- **Work to be completed**: When you reach the line with "worst_setup_path,r2r_slack,0.32,ns" in the data below, begin printing lines exactly, and stop once the line with "mux2_2 (222), buf_4" has been printed.
** Provided entries follows **
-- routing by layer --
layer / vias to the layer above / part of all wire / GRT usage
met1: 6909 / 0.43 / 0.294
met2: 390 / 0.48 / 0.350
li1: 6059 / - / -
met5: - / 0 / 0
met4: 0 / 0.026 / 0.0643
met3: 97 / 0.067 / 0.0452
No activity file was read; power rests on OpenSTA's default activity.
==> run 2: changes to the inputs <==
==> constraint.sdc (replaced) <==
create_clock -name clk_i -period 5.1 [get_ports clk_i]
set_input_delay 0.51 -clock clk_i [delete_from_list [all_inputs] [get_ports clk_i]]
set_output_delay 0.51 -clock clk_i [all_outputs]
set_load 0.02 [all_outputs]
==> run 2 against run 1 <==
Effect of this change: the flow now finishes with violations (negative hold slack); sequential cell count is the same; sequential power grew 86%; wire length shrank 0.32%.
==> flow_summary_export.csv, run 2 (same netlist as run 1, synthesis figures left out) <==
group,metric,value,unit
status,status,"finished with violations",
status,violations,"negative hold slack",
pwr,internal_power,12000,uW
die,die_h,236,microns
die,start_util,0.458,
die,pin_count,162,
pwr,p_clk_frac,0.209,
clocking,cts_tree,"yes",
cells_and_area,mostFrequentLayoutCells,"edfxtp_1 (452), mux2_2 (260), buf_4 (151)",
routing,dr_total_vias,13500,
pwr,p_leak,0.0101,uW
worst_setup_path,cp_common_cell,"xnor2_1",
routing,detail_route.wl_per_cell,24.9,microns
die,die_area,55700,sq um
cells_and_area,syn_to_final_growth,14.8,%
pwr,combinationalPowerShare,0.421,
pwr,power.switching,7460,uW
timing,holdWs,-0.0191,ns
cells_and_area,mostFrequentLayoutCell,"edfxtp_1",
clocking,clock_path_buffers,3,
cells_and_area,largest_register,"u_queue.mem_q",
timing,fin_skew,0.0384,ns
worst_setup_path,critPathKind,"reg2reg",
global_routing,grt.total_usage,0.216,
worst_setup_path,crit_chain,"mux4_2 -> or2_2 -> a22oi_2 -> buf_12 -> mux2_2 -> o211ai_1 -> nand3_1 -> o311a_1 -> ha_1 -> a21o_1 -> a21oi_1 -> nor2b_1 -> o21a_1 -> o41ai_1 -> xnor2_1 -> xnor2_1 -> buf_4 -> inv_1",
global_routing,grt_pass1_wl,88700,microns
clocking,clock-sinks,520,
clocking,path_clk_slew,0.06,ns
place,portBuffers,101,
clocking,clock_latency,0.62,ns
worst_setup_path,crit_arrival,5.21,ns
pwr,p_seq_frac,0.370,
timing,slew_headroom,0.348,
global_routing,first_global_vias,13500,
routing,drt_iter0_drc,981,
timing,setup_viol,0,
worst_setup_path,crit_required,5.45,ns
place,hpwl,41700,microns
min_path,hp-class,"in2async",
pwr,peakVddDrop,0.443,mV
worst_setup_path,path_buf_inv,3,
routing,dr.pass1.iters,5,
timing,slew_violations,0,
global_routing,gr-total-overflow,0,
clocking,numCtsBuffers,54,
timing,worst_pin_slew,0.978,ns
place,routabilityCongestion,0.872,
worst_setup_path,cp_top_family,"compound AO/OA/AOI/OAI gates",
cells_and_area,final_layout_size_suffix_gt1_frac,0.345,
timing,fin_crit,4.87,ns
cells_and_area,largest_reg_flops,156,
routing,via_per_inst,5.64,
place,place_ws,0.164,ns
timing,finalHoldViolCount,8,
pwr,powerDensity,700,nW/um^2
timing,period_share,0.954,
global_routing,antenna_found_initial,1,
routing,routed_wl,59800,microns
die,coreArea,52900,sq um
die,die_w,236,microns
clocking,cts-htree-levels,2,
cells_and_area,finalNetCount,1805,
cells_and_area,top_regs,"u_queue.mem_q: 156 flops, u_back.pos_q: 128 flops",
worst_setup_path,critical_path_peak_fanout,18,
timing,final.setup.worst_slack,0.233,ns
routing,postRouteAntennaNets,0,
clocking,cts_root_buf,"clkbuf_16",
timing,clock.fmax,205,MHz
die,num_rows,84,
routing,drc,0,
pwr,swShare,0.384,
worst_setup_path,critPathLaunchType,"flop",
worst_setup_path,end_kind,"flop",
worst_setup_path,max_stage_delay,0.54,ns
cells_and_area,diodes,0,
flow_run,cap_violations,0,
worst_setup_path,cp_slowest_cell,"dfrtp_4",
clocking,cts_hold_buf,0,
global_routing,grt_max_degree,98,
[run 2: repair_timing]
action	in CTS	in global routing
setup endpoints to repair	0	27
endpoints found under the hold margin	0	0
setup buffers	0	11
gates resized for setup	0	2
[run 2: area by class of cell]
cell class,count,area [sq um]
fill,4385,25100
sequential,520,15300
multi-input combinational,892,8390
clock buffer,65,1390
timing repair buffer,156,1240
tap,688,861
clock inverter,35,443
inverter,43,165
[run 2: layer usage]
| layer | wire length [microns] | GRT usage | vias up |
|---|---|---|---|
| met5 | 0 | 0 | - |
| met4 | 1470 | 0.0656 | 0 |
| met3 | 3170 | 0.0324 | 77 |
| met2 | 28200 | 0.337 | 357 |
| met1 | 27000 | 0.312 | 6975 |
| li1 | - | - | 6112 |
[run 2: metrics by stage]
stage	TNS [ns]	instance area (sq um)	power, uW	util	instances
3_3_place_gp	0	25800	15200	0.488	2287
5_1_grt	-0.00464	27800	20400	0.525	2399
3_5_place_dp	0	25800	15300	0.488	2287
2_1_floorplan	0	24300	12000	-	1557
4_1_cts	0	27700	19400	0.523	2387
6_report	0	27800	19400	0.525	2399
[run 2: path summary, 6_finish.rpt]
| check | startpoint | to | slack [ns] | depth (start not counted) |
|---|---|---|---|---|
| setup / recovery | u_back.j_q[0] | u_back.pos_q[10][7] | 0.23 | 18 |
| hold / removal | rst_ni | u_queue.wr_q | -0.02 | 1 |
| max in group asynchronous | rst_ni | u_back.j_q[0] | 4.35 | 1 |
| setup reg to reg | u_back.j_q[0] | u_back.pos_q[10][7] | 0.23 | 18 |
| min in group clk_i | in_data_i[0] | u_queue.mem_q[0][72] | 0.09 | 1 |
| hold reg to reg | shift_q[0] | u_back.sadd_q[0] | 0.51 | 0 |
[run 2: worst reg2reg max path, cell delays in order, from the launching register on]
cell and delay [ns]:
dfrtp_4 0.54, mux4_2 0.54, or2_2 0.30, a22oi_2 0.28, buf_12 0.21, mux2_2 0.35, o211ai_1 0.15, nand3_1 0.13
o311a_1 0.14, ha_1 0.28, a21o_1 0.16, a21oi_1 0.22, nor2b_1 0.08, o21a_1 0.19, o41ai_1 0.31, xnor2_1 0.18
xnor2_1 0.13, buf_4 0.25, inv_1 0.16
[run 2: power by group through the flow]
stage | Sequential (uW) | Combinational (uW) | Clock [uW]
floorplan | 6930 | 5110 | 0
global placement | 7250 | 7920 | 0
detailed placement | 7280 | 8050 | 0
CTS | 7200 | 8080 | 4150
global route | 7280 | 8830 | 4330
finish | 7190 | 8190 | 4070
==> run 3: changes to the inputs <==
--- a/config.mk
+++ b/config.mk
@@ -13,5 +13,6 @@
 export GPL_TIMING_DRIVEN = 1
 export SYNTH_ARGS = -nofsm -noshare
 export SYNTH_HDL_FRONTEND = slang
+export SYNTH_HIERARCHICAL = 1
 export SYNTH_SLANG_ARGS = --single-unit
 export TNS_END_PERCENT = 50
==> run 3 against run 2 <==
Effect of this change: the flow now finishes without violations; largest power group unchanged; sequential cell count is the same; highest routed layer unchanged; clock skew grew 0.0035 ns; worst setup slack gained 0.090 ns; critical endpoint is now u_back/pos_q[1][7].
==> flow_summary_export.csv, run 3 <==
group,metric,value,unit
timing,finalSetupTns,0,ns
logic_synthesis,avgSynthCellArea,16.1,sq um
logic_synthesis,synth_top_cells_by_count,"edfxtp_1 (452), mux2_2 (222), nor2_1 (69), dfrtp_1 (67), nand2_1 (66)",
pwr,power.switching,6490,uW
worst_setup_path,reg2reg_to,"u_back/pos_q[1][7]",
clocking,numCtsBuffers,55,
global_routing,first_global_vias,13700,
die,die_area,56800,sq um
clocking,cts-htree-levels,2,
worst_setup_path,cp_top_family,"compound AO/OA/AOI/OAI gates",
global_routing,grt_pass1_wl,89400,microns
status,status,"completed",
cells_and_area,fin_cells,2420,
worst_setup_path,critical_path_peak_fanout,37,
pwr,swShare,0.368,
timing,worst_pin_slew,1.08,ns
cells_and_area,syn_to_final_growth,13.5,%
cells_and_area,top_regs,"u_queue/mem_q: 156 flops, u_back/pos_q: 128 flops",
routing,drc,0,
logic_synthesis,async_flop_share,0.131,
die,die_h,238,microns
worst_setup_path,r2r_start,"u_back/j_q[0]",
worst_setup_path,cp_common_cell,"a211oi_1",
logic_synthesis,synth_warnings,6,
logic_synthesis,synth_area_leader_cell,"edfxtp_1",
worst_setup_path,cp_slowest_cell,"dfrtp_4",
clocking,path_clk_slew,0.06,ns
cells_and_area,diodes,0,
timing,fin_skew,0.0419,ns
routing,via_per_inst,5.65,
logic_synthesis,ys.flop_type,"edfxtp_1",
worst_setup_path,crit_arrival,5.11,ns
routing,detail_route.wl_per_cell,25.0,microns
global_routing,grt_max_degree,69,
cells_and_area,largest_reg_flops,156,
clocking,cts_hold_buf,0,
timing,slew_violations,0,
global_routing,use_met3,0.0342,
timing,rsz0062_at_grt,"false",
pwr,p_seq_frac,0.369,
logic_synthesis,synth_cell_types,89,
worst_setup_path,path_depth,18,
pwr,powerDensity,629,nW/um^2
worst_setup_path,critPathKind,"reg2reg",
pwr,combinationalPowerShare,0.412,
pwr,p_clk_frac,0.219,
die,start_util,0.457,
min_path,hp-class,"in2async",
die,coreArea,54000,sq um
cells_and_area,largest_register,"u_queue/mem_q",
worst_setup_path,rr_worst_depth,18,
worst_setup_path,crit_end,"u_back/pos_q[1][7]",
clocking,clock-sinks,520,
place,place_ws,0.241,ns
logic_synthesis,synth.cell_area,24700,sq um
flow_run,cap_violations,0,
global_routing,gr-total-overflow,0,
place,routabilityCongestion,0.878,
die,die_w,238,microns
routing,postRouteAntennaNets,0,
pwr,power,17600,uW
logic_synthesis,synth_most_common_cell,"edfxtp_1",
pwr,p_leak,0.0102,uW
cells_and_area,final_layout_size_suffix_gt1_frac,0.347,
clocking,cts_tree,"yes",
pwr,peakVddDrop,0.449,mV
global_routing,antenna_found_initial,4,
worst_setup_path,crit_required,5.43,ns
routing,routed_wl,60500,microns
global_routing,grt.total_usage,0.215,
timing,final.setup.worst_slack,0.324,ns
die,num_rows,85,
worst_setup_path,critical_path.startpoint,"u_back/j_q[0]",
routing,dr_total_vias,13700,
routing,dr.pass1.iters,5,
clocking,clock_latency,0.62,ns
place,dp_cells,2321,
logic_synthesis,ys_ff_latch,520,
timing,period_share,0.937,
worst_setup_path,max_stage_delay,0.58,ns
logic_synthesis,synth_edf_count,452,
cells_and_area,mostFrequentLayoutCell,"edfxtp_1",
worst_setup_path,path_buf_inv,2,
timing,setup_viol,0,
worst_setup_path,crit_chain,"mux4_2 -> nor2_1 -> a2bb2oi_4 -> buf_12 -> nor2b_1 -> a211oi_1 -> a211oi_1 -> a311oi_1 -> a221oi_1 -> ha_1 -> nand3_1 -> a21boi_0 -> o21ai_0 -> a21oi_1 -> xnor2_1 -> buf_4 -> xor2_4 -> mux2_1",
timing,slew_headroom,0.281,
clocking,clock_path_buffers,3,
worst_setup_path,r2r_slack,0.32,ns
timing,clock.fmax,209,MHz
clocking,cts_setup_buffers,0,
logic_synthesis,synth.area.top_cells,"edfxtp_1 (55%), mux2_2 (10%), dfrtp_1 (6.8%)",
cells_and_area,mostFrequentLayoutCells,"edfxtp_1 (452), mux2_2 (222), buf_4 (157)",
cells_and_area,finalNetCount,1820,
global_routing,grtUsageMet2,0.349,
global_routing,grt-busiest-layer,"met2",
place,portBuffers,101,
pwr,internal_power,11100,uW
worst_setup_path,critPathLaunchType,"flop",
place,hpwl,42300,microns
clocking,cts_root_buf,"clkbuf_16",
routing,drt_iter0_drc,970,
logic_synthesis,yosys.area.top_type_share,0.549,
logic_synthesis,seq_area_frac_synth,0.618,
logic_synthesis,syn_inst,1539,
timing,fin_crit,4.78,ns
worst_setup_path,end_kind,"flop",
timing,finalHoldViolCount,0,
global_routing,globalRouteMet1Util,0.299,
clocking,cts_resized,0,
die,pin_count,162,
** End of Provided entries **
- **Finished exercise**:
worst_setup_path,r2r_slack,0.32,ns
timing,clock.fmax,209,MHz
clocking,cts_setup_buffers,0,
logic_synthesis,synth.area.top_cells,"edfxtp_1 (55%), mux2_2 (10%), dfrtp_1 (6.8%)",
cells_and_area,mostFrequentLayoutCells,"edfxtp_1 (452), mux2_2 (222), buf_4 (157)",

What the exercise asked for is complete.